Permissions BoundaryはIAM Entity(IAM UserまたはRole。GroupはNG)に対して通常のIAM Policy(= Permissions Policy)に追加して付与するIAM Policyです。Permissions Boundaryが付与された場合、そのIAM Entityの権限はPermissions PolicyとPermissions Boundaryの積となります。実際には両方で許可されていれば許可となり、どちらかで拒否されていれば拒否となります。
付与はIAM UserやRoleのマネジメントコンソール画面やCLI/APIで簡単に実施できます。
これをうまく使うことで、権限昇格を防止した上で利用者にIAMの権限を移譲することができます。利用者がどれだけ強いIAM Policyを作成して付与しても、Permissions Boundaryの権限を越えることができなくなるためです。
詳細はこちら : https://docs.aws.amazon.com/IAM/latest/UserGuide/access_policies_boundaries.html
以下では具体例を使って説明してみます。
どうやって使う? (具体例)
例えば、AWS利用者に対する要件が以下の場合を考えます。
- やってほしいこと
- 自サービスで利用するIAM RoleとIAM Policyの作成
- VPC関連と証跡関連(CloudTrailとConfig)以外は自由に操作してサービス開発してほしい
- やってほしくないこと
- VPC関連の操作
- CloudTrailとConfigの設定削除/変更
- IAM Userの作成 (人間のログイン以外は原則Roleを使うこと)
- 上記の権限を越えたIAM Roleの作成
この場合、まず以下のIAM Policyを作成します。
-
UserPermissionsPolicy (ポリシー名は例)
- AWS利用者がログインに使用するIAM Entity(User or Role)に対して通常のIAM Policy(Permissions Policy)として付与するポリシー
- Boundaryで最大範囲が決まるので、Full AccessでもOK、またはその利用者に必要な権限をセットする。
-
UserPermissionsBoundary
- AWS利用者がログインに使用するIAM Entity(User or Role)に対してPermissions Boundaryとして付与するポリシー
- ポリシー概要(例)
- 任意の操作許可
- VPC関連操作を拒否
- CloudTrailとConfigの停止/削除を拒否
- IAMユーザの作成を拒否
- IAM Roleの作成とPolicyのアタッチは指定したRole用Boundary(RolePermissionsBoundary)がアタッチされている場合のみ可能(されていないと拒否)
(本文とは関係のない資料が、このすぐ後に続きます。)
<file path="src/pol_pkg.sv">
`timescale 1ns / 1ps
// ---------------------------------------------------------------------------
// pol_pkg
// shared widths, action codes and status codes of the ordered list
// ---------------------------------------------------------------------------
package pol_pkg;

  localparam int ACTION_W = 3;
  localparam int VALUE_W  = 32;
  localparam int POS_W    = 6;
  localparam int STATUS_W = 3;

  // action code seven is unused and ignored
  typedef enum logic [ACTION_W-1:0] {
    ACT_INS_FRONT = 3'd0,
    ACT_INS_BACK  = 3'd1,
    ACT_INS_POS   = 3'd2,
    ACT_DEL_FRONT = 3'd3,
    ACT_DEL_BACK  = 3'd4,
    ACT_DEL_POS   = 3'd5,
    ACT_DISPLAY   = 3'd6
  } action_t;

  typedef enum logic [STATUS_W-1:0] {
    ST_OK     = 3'd0,
    ST_BADPOS = 3'd1,
    ST_RANGE  = 3'd2,
    ST_EMPTY  = 3'd3,
    ST_FULL   = 3'd4
  } status_t;

endpackage

</file>
<file path="src/pol_ram.sv">
`timescale 1ns / 1ps
// ---------------------------------------------------------------------------
// pol_ram
// entry memory: one write port, one read port, registered read data
// ---------------------------------------------------------------------------
module pol_ram #(
  parameter int DEPTH = 32,
  parameter int DW    = 32,
  parameter int AW    = 5
) (
  input  logic          clk,
  input  logic          we,
  input  logic [AW-1:0] waddr,
  input  logic [DW-1:0] wdata,
  input  logic          re,
  input  logic [AW-1:0] raddr,
  output logic [DW-1:0] rdata
);

  logic [DW-1:0] mem [DEPTH];
  logic [DW-1:0] rdata_r;

  always_ff @(posedge clk) begin
    if (we) begin
      mem[waddr] <= wdata;
    end
  end

  // read data holds until the next read
  always_ff @(posedge clk) begin
    if (re) begin
      rdata_r <= mem[raddr];
    end
  end

  assign rdata = rdata_r;

endmodule

</file>
<file path="src/pol_ctrl.sv">
`timescale 1ns / 1ps
// ---------------------------------------------------------------------------
// pol_ctrl
// action sequencer: decode, shift entries through the memory, result register
// ---------------------------------------------------------------------------
module pol_ctrl
  import pol_pkg::*;
#(
  parameter int CAPACITY = 32,
  parameter int DW       = 32,
  parameter int AW       = 5,
  parameter int CW       = 6
) (
  input  logic                clk,
  input  logic                rst_n,
  input  logic                in_valid,
  output logic                in_ready,
  input  logic [ACTION_W-1:0] in_action,
  input  logic [VALUE_W-1:0]  in_value,
  input  logic [POS_W-1:0]    in_position,
  output logic                out_valid,
  input  logic                out_ready,
  output logic [STATUS_W-1:0] out_status,
  output logic [VALUE_W-1:0]  out_data,
  output logic                out_last,
  output logic                ram_we,
  output logic [AW-1:0]       ram_waddr,
  output logic [DW-1:0]       ram_wdata,
  output logic                ram_re,
  output logic [AW-1:0]       ram_raddr,
  input  logic [DW-1:0]       ram_rdata
);

  localparam int CMP_W = ((CW > POS_W) ? CW : POS_W) + 2;

  typedef enum logic [2:0] {
    S_IDLE,
    S_INS_SHIFT,
    S_INS_PUT,
    S_DEL_READ,
    S_DEL_SHIFT,
    S_DEL_DONE,
    S_DISP
  } state_t;

  state_t        state_r, state_nxt;
  logic [CW-1:0] count_r, count_nxt;
  logic [AW-1:0] idx_r, idx_nxt;
  logic [AW-1:0] end_r, end_nxt;
  logic [DW-1:0] value_r, value_nxt;

  logic                out_valid_r;
  logic [STATUS_W-1:0] out_status_r;
  logic [VALUE_W-1:0]  out_data_r;
  logic                out_last_r;

  logic                emit;
  status_t             emit_status;
  logic [VALUE_W-1:0]  emit_data;
  logic                emit_last;

  logic                  out_free;
  logic                  accept;
  logic [CMP_W-1:0]      cnt_c, pos_c, idx_c;
  logic                  full, empty, pos_zero;
  logic [AW-1:0]         ins_idx, del_idx, pos_m1;
  logic signed [VALUE_W-1:0] value_s;
  logic signed [DW-1:0]  stored_s;
  logic signed [DW-1:0]  rdata_s, held_s;

  assign out_free = !out_valid_r || out_ready;
  assign in_ready = (state_r == S_IDLE) && out_free;
  assign accept   = in_valid && in_ready;

  assign cnt_c    = CMP_W'(count_r);
  assign pos_c    = CMP_W'(in_position);
  assign idx_c    = CMP_W'(idx_r);
  assign full     = cnt_c >= CMP_W'(CAPACITY);
  assign empty    = (count_r == '0);
  assign pos_zero = (in_position == '0);
  assign pos_m1   = AW'(in_position - POS_W'(1));

  // stored values keep the low DW bits, read back sign-extended
  assign value_s  = in_value;
  assign stored_s = DW'(value_s);
  assign rdata_s  = ram_rdata;
  assign held_s   = value_r;

  always_comb begin
    case (action_t'(in_action))
      ACT_INS_FRONT: ins_idx = '0;
      ACT_INS_BACK:  ins_idx = AW'(count_r);
      default:       ins_idx = pos_m1;
    endcase
    case (action_t'(in_action))
      ACT_DEL_FRONT: del_idx = '0;
      ACT_DEL_BACK:  del_idx = AW'(count_r - CW'(1));
      default:       del_idx = pos_m1;
    endcase
  end

  always_comb begin
    state_nxt   = state_r;
    count_nxt   = count_r;
    idx_nxt     = idx_r;
    end_nxt     = end_r;
    value_nxt   = value_r;
    ram_we      = 1'b0;
    ram_waddr   = idx_r;
    ram_wdata   = ram_rdata;
    ram_re      = 1'b0;
    ram_raddr   = idx_r;
    emit        = 1'b0;
    emit_status = ST_OK;
    emit_data   = '0;
    emit_last   = 1'b1;

    case (state_r)
      S_IDLE: begin
        if (accept) begin
          case (action_t'(in_action))
            ACT_INS_FRONT, ACT_INS_BACK, ACT_INS_POS: begin
              if (full) begin
                emit        = 1'b1;
                emit_status = ST_FULL;
              end else if (action_t'(in_action) == ACT_INS_POS && pos_zero) begin
                emit        = 1'b1;
                emit_status = ST_BADPOS;
              end else if (action_t'(in_action) == ACT_INS_POS &&
                           pos_c > cnt_c + CMP_W'(1)) begin
                emit        = 1'b1;
                emit_status = ST_RANGE;
              end else if (CMP_W'(ins_idx) == cnt_c) begin
                // append: nothing to move
                ram_we    = 1'b1;
                ram_waddr = ins_idx;
                ram_wdata = stored_s;
                count_nxt = count_r + CW'(1);
                emit      = 1'b1;
              end else begin
                value_nxt = stored_s;
                end_nxt   = ins_idx;
                idx_nxt   = AW'(count_r);
                ram_re    = 1'b1;
                ram_raddr = AW'(count_r - CW'(1));
                state_nxt = S_INS_SHIFT;
              end
            end
            ACT_DEL_FRONT, ACT_DEL_BACK, ACT_DEL_POS: begin
              if (empty) begin
                emit        = 1'b1;
                emit_status = ST_EMPTY;
              end else if (action_t'(in_action) == ACT_DEL_POS && pos_zero) begin
                emit        = 1'b1;
                emit_status = ST_BADPOS;
              end else if (action_t'(in_action) == ACT_DEL_POS && pos_c > cnt_c) begin
                emit        = 1'b1;
                emit_status = ST_RANGE;
              end else begin
                ram_re    = 1'b1;
                ram_raddr = del_idx;
                idx_nxt   = del_idx;
                state_nxt = S_DEL_READ;
              end
            end
            ACT_DISPLAY: begin
              if (empty) begin
                emit        = 1'b1;
                emit_status = ST_EMPTY;
              end else begin
                ram_re    = 1'b1;
                ram_raddr = '0;
                idx_nxt   = '0;
                state_nxt = S_DISP;
              end
            end
            default: begin
            end
          endcase
        end
      end

      // move entry idx-1 up to idx, walking down toward the insert slot
      S_INS_SHIFT: begin
        ram_we    = 1'b1;
        ram_waddr = idx_r;
        ram_wdata = ram_rdata;
        if (idx_r - AW'(1) != end_r) begin
          ram_re    = 1'b1;
          ram_raddr = idx_r - AW'(2);
          idx_nxt   = idx_r - AW'(1);
        end else begin
          state_nxt = S_INS_PUT;
        end
      end

      S_INS_PUT: begin
        if (out_free) begin
          ram_we    = 1'b1;
          ram_waddr = end_r;
          ram_wdata = value_r;
          count_nxt = count_r + CW'(1);
          emit      = 1'b1;
          state_nxt = S_IDLE;
        end
      end

      S_DEL_READ: begin
        value_nxt = ram_rdata;
        if (idx_c + CMP_W'(1) < cnt_c) begin
          ram_re    = 1'b1;
          ram_raddr = idx_r + AW'(1);
          state_nxt = S_DEL_SHIFT;
        end else begin
          state_nxt = S_DEL_DONE;
        end
      end

      // move entry idx+1 down to idx, walking toward the tail
      S_DEL_SHIFT: begin
        ram_we    = 1'b1;
        ram_waddr = idx_r;
        ram_wdata = ram_rdata;
        if (idx_c + CMP_W'(2) < cnt_c) begin
          ram_re    = 1'b1;
          ram_raddr = idx_r + AW'(2);
          idx_nxt   = idx_r + AW'(1);
        end else begin
          state_nxt = S_DEL_DONE;
        end
      end

      S_DEL_DONE: begin
        if (out_free) begin
          count_nxt = count_r - CW'(1);
          emit      = 1'b1;
          emit_data = VALUE_W'(held_s);
          state_nxt = S_IDLE;
        end
      end

      S_DISP: begin
        if (out_free) begin
          emit      = 1'b1;
          emit_data = VALUE_W'(rdata_s);
          emit_last = (idx_c + CMP_W'(1) == cnt_c);
          if (idx_c + CMP_W'(1) == cnt_c) begin
            state_nxt = S_IDLE;
          end else begin
            ram_re    = 1'b1;
            ram_raddr = idx_r + AW'(1);
            idx_nxt   = idx_r + AW'(1);
          end
        end
      end

      default: begin
        state_nxt = S_IDLE;
      end
    endcase
  end

  always_ff @(posedge clk) begin
    if (!rst_n) begin
      state_r     <= S_IDLE;
      count_r     <= '0;
      out_valid_r <= 1'b0;
    end else begin
      state_r <= state_nxt;
      count_r <= count_nxt;
      if (emit) begin
        out_valid_r <= 1'b1;
      end else if (out_ready) begin
        out_valid_r <= 1'b0;
      end
    end
    idx_r   <= idx_nxt;
    end_r   <= end_nxt;
    value_r <= value_nxt;
    if (emit) begin
      out_status_r <= emit_status;
      out_data_r   <= emit_data;
      out_last_r   <= emit_last;
    end
  end

  assign out_valid  = out_valid_r;
  assign out_status = out_status_r;
  assign out_data   = out_data_r;
  assign out_last   = out_last_r;

endmodule

</file>
<file path="src/positional_ordered_list.sv">
`timescale 1ns / 1ps
// ---------------------------------------------------------------------------
// positional_ordered_list
// bounded ordered list of signed values with positional insert and delete
// ---------------------------------------------------------------------------
// The list lives in one entry memory (CAPACITY words of DATA_WIDTH bits,
// one write and one read port, registered read data) next to a count
// register. An insert at the tail, and any item that ends in an error
// status, is answered straight from the idle state. An insert at 0-based
// slot k of a list of n entries moves the n-k entries above it one slot
// up, one per cycle; a delete of slot k moves the n-k-1 entries above it
// down. Display streams n beats at one per cycle while the receiver is
// ready (one empty beat for an empty list). The single write port of the
// entry memory sets the pace of the shifts. Reads and writes of a shift
// always touch different slots, so no forwarding is needed. No clearing
// pass follows reset: only slots below the count are ever read. A new
// input beat is taken only when the output register is empty or its beat
// leaves in the same cycle.
// ---------------------------------------------------------------------------
module positional_ordered_list
  import pol_pkg::*;
#(
  parameter int CAPACITY   = 32,
  parameter int DATA_WIDTH = 32
) (
  input  logic        clk,
  input  logic        rst_n,
  // input channel
  input  logic        in_tvalid,
  output logic        in_tready,
  input  logic [39:0] in_tdata,   // [31:0] value, [37:32] position, [39:38] zero
  input  logic [2:0]  in_tuser,   // [2:0] action
  // result channel
  output logic        out_tvalid,
  input  logic        out_tready,
  output logic [31:0] out_tdata,  // [31:0] data_out
  output logic [2:0]  out_tuser,  // [2:0] status
  output logic        out_tlast   // last beat of this item
);

  // address and count widths follow the capacity
  localparam int AW = (CAPACITY > 1) ? $clog2(CAPACITY) : 1;
  localparam int CW = $clog2(CAPACITY + 1);

  logic                  ram_we;
  logic [AW-1:0]         ram_waddr;
  logic [DATA_WIDTH-1:0] ram_wdata;
  logic                  ram_re;
  logic [AW-1:0]         ram_raddr;
  logic [DATA_WIDTH-1:0] ram_rdata;

  // sequencer: decode, shift loops and the output register
  pol_ctrl #(
    .CAPACITY (CAPACITY),
    .DW       (DATA_WIDTH),
    .AW       (AW),
    .CW       (CW)
  ) u_ctrl (
    .clk         (clk),
    .rst_n       (rst_n),
    .in_valid    (in_tvalid),
    .in_ready    (in_tready),
    .in_action   (in_tuser),
    .in_value    (in_tdata[31:0]),
    .in_position (in_tdata[37:32]),
    .out_valid   (out_tvalid),
    .out_ready   (out_tready),
    .out_status  (out_tuser),
    .out_data    (out_tdata),
    .out_last    (out_tlast),
    .ram_we      (ram_we),
    .ram_waddr   (ram_waddr),
    .ram_wdata   (ram_wdata),
    .ram_re      (ram_re),
    .ram_raddr   (ram_raddr),
    .ram_rdata   (ram_rdata)
  );

  // entry memory, list order equals slot order
  pol_ram #(
    .DEPTH (CAPACITY),
    .DW    (DATA_WIDTH),
    .AW    (AW)
  ) u_ram (
    .clk   (clk),
    .we    (ram_we),
    .waddr (ram_waddr),
    .wdata (ram_wdata),
    .re    (ram_re),
    .raddr (ram_raddr),
    .rdata (ram_rdata)
  );

endmodule

</file>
- UserPermissionsBoundaryとRolePermissionsBoundaryの編集を拒否
- アタッチされているPermissions Boundaryのデタッチを拒否
-
RolePermissionsBoundary
- AWS利用者が作成するIAM RoleにPermissions Boundaryとして付与する(付与を強制する)ポリシー
- 利用者自身と同じ権限のIAM Role作成を許す場合はUserPermissionsBoundaryと同じ内容にし、作成させるIAM Roleではより権限を絞りたい場合は許可/拒否ポリシーを調整します。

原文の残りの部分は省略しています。